Look in the material below for the line holding "--- a/config.mk". Set it down exactly, with each later line up to and including the line holding "-16,6 +16,7 @@".

── WORKING DATA

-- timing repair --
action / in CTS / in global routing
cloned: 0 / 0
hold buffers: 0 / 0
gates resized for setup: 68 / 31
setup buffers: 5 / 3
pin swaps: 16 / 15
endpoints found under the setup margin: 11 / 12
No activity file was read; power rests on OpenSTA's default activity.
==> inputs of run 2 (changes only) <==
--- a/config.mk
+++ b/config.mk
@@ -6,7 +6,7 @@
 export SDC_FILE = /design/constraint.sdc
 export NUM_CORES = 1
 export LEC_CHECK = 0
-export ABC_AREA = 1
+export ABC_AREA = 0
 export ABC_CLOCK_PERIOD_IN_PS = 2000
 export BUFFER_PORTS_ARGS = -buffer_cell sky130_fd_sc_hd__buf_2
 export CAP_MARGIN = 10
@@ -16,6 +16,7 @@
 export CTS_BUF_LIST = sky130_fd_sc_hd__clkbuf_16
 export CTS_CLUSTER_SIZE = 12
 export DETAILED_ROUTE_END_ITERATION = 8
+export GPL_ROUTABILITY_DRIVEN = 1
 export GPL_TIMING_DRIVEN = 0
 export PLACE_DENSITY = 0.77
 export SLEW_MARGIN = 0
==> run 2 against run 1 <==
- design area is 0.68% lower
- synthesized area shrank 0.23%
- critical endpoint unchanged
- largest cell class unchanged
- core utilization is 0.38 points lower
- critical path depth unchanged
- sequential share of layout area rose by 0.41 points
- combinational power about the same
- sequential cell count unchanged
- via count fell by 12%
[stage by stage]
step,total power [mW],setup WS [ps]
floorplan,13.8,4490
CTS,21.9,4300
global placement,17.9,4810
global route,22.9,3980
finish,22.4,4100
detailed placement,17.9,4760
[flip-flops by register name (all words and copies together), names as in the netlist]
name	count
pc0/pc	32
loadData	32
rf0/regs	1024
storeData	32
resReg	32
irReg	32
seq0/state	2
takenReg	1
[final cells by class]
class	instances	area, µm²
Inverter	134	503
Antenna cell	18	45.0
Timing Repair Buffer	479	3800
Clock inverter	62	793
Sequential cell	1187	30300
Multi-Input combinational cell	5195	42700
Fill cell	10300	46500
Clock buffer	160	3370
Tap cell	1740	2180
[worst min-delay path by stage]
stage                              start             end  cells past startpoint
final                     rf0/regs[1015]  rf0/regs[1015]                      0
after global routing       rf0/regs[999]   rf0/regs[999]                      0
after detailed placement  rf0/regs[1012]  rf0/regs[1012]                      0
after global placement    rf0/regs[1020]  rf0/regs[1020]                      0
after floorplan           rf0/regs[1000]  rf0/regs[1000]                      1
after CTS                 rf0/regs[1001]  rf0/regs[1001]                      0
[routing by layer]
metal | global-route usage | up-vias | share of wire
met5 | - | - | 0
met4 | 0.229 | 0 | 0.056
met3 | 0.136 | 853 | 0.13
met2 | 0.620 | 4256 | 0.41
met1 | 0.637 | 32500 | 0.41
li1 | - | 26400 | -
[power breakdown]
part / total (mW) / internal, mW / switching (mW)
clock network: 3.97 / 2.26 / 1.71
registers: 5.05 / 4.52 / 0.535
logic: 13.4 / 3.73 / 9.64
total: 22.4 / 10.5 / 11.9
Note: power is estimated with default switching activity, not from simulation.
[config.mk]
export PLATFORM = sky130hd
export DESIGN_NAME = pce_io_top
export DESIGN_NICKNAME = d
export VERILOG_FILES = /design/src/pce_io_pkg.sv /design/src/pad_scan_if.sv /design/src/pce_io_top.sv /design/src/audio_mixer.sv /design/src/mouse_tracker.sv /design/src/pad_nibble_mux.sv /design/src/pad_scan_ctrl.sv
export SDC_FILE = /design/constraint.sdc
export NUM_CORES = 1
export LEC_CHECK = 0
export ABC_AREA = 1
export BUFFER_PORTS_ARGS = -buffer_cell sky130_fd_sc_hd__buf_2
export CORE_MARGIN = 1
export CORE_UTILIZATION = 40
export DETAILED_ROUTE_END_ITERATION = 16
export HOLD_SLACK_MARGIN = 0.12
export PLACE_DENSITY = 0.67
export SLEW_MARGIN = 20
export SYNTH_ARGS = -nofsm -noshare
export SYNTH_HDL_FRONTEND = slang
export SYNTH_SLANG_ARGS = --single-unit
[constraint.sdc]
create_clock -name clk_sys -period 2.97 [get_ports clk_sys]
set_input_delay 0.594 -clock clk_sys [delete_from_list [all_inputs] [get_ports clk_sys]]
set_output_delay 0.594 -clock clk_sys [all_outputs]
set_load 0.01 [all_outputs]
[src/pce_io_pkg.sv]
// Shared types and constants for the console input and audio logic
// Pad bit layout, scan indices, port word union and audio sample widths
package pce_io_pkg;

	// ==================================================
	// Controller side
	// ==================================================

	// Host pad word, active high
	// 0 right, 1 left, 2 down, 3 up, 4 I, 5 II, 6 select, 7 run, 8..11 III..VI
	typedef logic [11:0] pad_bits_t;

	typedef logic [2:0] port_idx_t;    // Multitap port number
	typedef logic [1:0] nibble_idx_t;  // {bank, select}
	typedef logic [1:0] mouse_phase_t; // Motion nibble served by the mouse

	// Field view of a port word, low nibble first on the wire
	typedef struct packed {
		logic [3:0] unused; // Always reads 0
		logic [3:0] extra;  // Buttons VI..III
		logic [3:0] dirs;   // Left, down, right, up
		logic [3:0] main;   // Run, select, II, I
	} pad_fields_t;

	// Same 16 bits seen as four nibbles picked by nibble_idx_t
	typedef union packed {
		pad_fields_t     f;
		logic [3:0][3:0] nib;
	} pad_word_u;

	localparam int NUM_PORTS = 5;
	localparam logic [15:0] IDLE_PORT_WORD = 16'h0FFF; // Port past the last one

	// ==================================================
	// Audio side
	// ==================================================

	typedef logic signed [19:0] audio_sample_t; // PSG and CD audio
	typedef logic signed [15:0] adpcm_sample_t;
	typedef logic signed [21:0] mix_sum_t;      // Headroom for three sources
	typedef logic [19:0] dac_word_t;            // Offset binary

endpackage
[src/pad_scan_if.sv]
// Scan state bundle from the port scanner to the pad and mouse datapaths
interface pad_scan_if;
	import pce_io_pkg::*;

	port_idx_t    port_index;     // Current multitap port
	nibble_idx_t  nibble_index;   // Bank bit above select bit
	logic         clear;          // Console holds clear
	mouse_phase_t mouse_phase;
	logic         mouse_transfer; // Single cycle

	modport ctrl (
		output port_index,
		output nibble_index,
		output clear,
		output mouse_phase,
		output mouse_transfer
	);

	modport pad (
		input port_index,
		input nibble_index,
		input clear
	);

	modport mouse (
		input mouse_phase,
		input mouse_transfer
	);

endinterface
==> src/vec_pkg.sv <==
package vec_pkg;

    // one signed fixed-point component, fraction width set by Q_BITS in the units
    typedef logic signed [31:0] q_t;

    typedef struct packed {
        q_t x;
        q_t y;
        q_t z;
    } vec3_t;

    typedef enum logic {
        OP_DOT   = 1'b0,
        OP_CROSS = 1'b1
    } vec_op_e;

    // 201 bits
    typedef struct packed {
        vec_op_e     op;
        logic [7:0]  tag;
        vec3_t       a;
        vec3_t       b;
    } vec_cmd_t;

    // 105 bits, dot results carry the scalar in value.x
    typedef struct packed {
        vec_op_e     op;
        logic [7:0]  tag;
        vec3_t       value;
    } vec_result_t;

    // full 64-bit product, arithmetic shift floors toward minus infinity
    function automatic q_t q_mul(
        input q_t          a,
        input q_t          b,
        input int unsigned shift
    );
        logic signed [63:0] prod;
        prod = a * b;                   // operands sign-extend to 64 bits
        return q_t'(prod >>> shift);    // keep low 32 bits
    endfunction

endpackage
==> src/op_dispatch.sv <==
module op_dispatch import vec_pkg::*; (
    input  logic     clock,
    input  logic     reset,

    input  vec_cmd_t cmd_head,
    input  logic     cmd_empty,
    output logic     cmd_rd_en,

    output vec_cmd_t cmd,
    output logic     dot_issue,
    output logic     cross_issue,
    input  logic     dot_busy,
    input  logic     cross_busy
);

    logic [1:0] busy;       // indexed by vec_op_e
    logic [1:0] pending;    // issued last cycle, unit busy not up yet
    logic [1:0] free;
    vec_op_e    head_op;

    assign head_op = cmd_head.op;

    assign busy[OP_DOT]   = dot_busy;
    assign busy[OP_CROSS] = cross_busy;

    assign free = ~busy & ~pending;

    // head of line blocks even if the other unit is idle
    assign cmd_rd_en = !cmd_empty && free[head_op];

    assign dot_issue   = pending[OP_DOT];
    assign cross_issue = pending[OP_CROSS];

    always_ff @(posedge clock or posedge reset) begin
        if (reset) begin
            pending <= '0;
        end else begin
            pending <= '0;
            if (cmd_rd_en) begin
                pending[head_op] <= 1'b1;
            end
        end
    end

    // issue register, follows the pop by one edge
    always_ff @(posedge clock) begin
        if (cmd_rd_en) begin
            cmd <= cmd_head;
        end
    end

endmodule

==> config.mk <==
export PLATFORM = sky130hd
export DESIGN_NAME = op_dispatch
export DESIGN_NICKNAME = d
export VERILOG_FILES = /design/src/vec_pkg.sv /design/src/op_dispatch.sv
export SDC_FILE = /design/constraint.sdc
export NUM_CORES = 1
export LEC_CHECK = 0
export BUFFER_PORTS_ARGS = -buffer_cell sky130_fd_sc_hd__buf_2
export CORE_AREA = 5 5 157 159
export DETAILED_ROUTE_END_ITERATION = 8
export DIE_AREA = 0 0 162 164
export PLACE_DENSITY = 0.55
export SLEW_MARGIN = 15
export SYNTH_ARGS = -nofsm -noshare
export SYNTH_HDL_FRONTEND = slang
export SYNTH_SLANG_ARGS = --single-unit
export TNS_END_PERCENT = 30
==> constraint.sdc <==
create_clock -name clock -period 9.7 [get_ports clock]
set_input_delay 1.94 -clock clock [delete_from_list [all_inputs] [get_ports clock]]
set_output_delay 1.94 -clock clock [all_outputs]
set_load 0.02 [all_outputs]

────

▸ SOLUTION FOR THIS TASK:
--- a/config.mk
+++ b/config.mk
@@ -6,7 +6,7 @@
 export SDC_FILE = /design/constraint.sdc
 export NUM_CORES = 1
 export LEC_CHECK = 0
-export ABC_AREA = 1
+export ABC_AREA = 0
 export ABC_CLOCK_PERIOD_IN_PS = 2000
 export BUFFER_PORTS_ARGS = -buffer_cell sky130_fd_sc_hd__buf_2
 export CAP_MARGIN = 10
@@ -16,6 +16,7 @@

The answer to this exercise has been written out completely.